-- Activity --
Scan the records that follow, and whenever a line has the word "lowsum", copy it.

-- Data to process --
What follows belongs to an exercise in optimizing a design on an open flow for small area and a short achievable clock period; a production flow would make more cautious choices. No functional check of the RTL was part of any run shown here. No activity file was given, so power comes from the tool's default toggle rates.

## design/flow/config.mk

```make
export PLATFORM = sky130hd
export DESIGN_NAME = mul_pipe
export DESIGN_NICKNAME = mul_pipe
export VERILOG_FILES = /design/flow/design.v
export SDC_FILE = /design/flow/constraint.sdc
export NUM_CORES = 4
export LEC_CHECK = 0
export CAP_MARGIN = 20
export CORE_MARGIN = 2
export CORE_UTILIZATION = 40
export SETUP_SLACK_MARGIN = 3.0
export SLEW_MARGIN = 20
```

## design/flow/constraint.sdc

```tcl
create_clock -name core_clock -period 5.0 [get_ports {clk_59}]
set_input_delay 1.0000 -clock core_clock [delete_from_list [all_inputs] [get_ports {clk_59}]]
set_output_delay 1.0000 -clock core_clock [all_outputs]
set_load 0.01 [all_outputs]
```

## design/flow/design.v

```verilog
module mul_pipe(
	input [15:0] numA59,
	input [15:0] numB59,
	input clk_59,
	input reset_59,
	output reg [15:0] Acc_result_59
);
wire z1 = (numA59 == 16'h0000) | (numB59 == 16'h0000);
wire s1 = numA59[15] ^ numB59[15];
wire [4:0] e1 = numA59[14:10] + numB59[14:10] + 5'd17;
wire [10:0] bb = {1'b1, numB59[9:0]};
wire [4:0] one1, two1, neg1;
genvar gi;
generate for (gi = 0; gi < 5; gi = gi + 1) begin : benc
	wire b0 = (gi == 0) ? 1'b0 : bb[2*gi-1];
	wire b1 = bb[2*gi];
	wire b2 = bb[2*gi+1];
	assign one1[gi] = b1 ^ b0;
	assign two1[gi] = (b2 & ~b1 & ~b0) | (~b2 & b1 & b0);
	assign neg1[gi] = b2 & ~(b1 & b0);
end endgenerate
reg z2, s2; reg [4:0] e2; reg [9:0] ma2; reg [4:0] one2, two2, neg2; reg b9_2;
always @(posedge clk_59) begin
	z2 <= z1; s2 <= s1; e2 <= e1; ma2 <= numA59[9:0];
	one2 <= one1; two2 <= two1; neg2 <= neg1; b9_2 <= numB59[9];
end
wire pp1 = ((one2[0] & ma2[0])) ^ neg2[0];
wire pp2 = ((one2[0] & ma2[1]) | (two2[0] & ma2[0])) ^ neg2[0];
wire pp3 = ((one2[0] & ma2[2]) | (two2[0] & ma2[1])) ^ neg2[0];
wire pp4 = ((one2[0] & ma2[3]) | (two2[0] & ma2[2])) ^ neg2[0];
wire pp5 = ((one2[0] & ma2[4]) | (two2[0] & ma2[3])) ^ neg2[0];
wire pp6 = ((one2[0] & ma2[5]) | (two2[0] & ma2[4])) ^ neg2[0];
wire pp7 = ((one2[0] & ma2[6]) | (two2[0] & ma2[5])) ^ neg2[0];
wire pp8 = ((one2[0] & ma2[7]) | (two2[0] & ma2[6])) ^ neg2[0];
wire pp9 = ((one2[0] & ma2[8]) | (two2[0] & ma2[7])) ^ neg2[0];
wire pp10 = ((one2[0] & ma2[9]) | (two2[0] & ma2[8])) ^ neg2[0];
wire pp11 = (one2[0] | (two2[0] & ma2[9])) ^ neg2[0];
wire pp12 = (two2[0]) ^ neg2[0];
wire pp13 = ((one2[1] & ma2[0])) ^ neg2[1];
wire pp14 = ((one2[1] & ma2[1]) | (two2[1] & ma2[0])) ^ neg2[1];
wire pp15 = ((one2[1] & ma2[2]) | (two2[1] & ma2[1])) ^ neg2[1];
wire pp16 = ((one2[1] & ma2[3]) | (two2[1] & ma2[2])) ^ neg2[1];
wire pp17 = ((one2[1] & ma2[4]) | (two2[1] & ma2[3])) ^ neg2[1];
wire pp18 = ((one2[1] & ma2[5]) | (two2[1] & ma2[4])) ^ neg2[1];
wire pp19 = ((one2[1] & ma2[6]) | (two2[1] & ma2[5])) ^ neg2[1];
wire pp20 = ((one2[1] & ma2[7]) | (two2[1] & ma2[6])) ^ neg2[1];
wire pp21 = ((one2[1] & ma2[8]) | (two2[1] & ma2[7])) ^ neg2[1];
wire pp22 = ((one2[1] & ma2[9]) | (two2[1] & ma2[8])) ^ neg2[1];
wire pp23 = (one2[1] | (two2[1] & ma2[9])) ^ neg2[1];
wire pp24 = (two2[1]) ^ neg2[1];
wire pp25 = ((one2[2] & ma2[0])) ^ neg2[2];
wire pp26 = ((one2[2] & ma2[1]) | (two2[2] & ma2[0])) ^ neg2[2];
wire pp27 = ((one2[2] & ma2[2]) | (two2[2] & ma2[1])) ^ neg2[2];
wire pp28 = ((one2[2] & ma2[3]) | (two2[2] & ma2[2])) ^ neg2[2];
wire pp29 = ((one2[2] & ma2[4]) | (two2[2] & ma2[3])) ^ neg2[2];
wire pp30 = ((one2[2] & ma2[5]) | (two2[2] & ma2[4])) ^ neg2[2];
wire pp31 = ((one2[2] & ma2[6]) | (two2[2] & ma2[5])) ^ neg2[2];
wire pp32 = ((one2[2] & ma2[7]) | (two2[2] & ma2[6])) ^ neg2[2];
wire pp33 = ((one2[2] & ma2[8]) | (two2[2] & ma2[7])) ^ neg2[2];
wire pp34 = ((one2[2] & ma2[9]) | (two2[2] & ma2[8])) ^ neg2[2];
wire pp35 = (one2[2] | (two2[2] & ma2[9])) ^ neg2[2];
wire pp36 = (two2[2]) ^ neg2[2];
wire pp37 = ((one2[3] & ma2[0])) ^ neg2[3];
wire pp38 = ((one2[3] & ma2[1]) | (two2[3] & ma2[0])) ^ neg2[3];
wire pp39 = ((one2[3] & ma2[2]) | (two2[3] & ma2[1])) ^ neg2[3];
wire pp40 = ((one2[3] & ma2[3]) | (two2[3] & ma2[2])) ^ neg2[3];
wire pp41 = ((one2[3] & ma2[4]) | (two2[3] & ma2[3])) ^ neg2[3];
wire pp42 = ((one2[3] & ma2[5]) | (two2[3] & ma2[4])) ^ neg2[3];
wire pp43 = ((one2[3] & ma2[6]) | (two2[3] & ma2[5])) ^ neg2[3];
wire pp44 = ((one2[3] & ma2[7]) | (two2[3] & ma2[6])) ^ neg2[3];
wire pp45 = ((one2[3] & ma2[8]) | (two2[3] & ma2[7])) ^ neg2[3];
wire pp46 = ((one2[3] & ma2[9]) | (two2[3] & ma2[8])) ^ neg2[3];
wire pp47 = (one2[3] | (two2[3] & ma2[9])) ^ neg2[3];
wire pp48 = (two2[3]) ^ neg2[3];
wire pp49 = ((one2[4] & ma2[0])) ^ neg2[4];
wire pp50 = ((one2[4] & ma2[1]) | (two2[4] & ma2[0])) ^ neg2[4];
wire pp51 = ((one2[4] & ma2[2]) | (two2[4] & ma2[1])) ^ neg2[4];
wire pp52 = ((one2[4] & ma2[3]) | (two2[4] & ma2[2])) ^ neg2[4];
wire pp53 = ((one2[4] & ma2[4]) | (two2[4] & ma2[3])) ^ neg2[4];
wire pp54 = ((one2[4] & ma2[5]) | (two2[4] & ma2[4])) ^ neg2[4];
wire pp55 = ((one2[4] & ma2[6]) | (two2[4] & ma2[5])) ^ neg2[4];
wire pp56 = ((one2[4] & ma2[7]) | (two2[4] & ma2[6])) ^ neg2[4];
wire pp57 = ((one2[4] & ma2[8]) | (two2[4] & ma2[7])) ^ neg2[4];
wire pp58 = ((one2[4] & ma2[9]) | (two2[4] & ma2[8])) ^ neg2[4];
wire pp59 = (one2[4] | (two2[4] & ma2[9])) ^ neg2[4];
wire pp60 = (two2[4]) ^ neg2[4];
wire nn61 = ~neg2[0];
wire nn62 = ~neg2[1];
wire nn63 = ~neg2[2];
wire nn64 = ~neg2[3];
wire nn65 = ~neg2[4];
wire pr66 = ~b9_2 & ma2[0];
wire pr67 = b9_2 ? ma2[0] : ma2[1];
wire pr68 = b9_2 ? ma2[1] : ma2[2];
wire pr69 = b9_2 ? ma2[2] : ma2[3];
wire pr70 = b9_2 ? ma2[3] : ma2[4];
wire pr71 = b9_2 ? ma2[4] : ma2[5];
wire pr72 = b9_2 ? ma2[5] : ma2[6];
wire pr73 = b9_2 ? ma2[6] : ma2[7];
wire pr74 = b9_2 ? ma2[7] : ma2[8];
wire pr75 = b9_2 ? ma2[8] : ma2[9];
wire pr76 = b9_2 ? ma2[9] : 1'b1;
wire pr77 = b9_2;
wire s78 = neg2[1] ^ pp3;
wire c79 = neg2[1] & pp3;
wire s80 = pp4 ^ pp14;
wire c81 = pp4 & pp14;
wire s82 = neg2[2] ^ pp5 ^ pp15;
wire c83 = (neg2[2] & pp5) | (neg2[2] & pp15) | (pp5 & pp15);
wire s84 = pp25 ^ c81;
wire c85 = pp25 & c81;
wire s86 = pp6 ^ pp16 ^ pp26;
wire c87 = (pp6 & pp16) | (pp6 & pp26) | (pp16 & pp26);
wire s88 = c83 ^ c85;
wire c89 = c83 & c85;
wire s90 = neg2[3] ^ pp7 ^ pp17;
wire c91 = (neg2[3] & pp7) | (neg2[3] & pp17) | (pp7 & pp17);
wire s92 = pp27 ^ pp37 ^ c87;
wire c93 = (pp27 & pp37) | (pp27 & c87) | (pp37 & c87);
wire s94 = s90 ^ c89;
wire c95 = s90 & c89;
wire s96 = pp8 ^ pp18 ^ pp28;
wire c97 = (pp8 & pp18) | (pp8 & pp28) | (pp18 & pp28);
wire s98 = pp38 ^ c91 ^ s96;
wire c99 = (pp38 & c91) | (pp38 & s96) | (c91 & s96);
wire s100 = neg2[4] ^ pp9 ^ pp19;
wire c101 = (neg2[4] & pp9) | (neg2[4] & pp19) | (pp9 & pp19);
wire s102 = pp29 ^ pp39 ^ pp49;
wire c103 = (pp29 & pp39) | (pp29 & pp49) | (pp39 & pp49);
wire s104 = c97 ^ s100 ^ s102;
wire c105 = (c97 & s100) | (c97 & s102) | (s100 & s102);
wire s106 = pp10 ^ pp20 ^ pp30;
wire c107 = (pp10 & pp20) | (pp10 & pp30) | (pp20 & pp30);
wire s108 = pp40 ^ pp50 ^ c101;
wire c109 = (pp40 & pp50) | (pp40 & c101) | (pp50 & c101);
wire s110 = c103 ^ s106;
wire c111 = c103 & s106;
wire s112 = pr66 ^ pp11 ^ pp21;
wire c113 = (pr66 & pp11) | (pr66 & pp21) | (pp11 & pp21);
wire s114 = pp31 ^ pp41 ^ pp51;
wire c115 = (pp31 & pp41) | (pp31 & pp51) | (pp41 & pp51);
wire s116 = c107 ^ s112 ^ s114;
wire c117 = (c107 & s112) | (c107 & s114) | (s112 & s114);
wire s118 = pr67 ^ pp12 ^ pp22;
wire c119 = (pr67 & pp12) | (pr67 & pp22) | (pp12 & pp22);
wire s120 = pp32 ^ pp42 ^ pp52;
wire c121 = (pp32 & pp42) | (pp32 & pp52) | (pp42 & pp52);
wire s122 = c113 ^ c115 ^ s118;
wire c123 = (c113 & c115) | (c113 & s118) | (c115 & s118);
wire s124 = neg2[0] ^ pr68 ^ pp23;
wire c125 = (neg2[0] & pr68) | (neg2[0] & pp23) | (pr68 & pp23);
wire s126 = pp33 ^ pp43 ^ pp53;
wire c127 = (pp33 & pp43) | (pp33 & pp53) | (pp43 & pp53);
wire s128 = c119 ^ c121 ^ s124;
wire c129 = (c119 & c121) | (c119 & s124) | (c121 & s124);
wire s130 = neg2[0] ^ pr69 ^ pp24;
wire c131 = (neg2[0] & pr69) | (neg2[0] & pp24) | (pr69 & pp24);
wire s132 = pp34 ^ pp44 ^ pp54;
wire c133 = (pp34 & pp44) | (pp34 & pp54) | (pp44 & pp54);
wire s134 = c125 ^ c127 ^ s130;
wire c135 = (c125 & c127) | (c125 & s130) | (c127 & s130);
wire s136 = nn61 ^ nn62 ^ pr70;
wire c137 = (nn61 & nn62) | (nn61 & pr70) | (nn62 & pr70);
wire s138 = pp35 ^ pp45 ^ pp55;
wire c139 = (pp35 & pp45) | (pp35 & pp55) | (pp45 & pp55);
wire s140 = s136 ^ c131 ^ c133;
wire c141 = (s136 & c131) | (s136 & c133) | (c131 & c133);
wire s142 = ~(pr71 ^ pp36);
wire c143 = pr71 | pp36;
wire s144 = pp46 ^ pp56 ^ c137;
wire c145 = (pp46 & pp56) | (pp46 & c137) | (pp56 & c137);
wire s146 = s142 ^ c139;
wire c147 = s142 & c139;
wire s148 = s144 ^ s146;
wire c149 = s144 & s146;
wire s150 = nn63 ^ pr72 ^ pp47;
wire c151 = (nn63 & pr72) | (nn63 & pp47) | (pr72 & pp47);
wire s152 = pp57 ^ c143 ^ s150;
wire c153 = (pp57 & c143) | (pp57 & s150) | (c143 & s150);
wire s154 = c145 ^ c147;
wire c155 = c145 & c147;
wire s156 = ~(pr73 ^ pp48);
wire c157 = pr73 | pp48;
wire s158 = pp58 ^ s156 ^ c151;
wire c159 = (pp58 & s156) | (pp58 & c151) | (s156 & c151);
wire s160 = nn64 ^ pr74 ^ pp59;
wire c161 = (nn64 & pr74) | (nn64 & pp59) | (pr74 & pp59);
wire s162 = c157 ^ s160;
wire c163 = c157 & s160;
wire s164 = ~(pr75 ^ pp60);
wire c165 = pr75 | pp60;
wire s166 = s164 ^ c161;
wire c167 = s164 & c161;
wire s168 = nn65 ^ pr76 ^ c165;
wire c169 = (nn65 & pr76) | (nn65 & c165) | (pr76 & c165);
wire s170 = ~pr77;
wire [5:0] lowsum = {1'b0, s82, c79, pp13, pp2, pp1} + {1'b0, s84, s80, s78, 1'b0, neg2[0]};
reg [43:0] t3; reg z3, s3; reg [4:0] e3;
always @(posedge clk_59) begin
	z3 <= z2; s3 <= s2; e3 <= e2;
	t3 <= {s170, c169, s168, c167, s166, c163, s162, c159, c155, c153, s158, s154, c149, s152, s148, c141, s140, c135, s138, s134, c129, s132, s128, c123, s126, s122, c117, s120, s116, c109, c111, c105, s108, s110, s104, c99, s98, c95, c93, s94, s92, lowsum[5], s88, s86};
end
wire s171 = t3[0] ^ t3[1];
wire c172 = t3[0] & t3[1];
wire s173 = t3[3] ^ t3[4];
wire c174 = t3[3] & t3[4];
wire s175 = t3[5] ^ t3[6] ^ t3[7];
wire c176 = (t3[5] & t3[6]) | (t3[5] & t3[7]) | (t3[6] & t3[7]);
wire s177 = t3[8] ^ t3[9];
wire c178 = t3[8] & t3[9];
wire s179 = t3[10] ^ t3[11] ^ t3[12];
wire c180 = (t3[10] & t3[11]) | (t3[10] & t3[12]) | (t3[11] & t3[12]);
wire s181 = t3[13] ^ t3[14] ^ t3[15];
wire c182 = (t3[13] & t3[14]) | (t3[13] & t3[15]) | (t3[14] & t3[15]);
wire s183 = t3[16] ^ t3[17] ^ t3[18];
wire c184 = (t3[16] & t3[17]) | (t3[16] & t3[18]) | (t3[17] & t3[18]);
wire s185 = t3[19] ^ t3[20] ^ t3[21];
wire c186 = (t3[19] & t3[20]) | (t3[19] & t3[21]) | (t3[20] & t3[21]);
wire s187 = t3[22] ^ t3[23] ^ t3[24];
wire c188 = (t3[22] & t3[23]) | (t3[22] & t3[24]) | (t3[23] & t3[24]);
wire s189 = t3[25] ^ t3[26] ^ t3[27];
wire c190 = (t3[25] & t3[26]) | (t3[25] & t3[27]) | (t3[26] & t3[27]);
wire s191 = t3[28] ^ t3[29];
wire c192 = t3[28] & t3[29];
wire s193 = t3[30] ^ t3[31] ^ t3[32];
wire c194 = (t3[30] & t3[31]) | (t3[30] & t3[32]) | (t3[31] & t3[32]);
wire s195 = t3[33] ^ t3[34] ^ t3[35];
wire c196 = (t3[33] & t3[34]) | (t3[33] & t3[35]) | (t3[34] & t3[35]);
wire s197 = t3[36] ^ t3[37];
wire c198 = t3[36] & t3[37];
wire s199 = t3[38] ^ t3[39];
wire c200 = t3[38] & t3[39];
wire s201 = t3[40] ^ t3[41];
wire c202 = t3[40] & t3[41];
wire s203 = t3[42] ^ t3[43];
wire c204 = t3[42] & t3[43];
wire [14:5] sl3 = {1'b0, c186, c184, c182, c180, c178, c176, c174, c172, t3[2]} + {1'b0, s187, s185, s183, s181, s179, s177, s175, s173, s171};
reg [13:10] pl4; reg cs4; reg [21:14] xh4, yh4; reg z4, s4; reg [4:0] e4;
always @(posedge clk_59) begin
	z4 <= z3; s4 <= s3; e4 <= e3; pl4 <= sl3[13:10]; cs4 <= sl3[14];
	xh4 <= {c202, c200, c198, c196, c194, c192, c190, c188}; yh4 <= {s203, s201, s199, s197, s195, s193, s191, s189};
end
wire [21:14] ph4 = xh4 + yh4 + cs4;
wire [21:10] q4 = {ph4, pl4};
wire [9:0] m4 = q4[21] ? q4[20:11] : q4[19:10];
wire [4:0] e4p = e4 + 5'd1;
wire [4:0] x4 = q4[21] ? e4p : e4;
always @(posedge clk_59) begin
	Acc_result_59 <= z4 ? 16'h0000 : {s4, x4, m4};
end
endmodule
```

-- Task answer --
wire [5:0] lowsum = {1'b0, s82, c79, pp13, pp2, pp1} + {1'b0, s84, s80, s78, 1'b0, neg2[0]};
	t3 <= {s170, c169, s168, c167, s166, c163, s162, c159, c155, c153, s158, s154, c149, s152, s148, c141, s140, c135, s138, s134, c129, s132, s128, c123, s126, s122, c117, s120, s116, c109, c111, c105, s108, s110, s104, c99, s98, c95, c93, s94, s92, lowsum[5], s88, s86};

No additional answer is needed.